- _REQUIRED ACTION_: Going down the data below, set down exactly the line with "logic w_match;" and each line after it through the line with "assign bus.press_evt = r_press_evt;"; no other lines.

---------- INPUT DATA ----------

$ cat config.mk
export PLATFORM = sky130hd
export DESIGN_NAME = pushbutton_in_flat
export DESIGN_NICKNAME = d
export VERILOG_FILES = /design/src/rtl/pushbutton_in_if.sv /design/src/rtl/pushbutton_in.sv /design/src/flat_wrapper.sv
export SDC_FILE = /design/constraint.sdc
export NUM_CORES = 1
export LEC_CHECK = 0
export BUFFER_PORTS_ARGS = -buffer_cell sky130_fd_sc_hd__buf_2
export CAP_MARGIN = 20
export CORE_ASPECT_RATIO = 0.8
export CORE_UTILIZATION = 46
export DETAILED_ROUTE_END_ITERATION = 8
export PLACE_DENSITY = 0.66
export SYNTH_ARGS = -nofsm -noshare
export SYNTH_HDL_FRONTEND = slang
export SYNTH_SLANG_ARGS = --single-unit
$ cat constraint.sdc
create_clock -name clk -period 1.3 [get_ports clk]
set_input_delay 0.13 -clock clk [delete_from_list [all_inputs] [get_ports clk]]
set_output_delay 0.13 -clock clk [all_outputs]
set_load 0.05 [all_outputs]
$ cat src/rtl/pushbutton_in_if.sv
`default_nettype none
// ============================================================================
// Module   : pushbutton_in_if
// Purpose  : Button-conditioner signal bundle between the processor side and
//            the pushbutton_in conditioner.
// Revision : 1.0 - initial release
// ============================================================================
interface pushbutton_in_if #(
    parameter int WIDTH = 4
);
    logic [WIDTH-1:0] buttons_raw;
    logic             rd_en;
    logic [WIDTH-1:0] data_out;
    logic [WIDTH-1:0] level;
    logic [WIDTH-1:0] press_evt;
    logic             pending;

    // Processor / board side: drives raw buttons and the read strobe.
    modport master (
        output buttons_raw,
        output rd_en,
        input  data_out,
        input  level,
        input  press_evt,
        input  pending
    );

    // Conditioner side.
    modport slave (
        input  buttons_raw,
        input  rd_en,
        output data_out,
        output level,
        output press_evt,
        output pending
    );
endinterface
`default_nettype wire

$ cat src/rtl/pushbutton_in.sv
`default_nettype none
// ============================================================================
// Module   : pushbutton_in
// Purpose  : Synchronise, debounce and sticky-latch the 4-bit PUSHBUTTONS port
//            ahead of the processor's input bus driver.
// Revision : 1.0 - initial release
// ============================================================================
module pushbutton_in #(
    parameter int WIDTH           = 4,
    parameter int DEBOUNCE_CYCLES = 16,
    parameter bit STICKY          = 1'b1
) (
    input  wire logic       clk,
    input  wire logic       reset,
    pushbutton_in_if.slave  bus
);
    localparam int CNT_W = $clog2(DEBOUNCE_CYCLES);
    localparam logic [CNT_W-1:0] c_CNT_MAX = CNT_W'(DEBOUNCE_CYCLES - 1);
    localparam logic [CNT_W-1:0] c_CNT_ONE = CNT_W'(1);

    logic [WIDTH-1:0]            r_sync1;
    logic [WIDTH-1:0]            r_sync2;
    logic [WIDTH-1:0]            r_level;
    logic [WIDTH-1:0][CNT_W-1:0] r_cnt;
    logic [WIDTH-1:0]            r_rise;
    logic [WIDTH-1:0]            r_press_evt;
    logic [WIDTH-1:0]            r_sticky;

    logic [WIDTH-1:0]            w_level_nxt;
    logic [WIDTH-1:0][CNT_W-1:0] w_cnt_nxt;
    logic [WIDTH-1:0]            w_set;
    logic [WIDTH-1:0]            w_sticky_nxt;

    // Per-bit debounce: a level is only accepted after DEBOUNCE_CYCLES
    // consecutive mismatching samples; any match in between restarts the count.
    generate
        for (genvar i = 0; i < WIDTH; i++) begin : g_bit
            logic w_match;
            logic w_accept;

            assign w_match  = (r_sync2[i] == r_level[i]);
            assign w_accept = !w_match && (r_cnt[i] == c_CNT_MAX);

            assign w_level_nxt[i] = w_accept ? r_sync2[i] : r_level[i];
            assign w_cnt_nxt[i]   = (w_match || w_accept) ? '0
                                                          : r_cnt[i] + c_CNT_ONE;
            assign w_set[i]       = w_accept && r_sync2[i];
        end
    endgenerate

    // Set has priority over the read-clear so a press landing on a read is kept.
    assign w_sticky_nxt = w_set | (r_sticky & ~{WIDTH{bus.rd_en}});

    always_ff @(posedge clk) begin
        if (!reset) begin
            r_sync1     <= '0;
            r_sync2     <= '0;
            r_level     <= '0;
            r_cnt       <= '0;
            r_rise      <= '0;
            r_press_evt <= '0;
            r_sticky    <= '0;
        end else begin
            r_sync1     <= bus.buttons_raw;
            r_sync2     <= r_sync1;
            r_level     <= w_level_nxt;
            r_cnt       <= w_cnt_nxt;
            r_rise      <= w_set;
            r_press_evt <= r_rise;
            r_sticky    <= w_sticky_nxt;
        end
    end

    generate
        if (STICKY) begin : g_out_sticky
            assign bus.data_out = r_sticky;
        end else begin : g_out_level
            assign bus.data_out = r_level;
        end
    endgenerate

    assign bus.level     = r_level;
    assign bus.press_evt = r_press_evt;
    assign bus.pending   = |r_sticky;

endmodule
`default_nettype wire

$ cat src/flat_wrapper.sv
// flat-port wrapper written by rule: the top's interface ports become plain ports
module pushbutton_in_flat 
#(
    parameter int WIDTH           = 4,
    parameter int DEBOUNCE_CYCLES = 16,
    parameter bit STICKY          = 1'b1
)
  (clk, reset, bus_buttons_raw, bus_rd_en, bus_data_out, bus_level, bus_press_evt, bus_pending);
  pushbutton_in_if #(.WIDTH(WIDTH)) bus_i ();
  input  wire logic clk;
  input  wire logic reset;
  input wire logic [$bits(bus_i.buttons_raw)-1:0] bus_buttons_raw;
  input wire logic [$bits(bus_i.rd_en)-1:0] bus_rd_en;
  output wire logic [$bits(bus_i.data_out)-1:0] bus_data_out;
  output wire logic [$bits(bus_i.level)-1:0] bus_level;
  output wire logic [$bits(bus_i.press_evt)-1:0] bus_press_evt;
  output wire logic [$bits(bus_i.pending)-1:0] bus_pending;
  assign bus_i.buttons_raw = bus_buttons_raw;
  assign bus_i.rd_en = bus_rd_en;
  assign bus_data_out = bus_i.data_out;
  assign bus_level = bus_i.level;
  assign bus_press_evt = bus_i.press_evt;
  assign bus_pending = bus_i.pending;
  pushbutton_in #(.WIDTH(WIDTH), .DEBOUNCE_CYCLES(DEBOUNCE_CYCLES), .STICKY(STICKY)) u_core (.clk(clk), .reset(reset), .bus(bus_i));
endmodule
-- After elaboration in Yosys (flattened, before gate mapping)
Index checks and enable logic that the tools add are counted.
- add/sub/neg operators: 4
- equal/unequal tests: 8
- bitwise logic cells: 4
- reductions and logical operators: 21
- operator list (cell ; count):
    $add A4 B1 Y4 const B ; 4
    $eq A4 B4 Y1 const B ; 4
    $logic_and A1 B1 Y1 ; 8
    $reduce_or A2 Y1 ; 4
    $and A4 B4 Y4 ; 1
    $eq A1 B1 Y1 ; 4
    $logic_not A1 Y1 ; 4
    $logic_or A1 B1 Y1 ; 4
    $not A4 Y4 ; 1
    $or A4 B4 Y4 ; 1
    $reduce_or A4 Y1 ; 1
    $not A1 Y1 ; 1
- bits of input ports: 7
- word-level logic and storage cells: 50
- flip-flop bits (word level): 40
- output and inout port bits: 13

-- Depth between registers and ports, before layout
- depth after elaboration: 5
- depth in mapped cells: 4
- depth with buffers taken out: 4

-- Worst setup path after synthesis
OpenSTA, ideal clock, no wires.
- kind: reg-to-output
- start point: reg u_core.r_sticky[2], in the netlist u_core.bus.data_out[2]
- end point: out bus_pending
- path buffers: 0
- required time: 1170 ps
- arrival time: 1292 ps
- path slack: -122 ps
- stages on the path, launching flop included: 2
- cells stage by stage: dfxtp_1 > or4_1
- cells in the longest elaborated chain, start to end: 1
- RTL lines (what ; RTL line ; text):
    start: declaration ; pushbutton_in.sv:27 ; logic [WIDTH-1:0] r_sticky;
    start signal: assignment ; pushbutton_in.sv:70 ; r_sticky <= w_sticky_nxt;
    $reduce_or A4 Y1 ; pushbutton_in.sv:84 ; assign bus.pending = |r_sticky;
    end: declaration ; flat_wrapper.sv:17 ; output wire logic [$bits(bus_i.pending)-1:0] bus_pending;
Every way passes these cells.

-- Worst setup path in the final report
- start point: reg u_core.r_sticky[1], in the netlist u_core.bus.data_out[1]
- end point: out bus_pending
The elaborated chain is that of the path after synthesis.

----------
---------- INPUT DATA ----------

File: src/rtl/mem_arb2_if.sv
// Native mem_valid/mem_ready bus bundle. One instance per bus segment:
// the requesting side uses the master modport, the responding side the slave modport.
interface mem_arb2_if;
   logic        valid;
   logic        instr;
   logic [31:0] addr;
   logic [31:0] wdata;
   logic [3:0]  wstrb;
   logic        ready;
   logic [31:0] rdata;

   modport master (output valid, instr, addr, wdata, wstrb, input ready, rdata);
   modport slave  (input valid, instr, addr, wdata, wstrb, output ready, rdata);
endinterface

----------

- _FINISHED EXERCISE_:
            logic w_match;
            logic w_accept;

            assign w_match  = (r_sync2[i] == r_level[i]);
            assign w_accept = !w_match && (r_cnt[i] == c_CNT_MAX);

            assign w_level_nxt[i] = w_accept ? r_sync2[i] : r_level[i];
            assign w_cnt_nxt[i]   = (w_match || w_accept) ? '0
                                                          : r_cnt[i] + c_CNT_ONE;
            assign w_set[i]       = w_accept && r_sync2[i];
        end
    endgenerate

    // Set has priority over the read-clear so a press landing on a read is kept.
    assign w_sticky_nxt = w_set | (r_sticky & ~{WIDTH{bus.rd_en}});

    always_ff @(posedge clk) begin
        if (!reset) begin
            r_sync1     <= '0;
            r_sync2     <= '0;
            r_level     <= '0;
            r_cnt       <= '0;
            r_rise      <= '0;
            r_press_evt <= '0;
            r_sticky    <= '0;
        end else begin
            r_sync1     <= bus.buttons_raw;
            r_sync2     <= r_sync1;
            r_level     <= w_level_nxt;
            r_cnt       <= w_cnt_nxt;
            r_rise      <= w_set;
            r_press_evt <= r_rise;
            r_sticky    <= w_sticky_nxt;
        end
    end

    generate
        if (STICKY) begin : g_out_sticky
            assign bus.data_out = r_sticky;
        end else begin : g_out_level
            assign bus.data_out = r_level;
        end
    endgenerate

    assign bus.level     = r_level;
    assign bus.press_evt = r_press_evt;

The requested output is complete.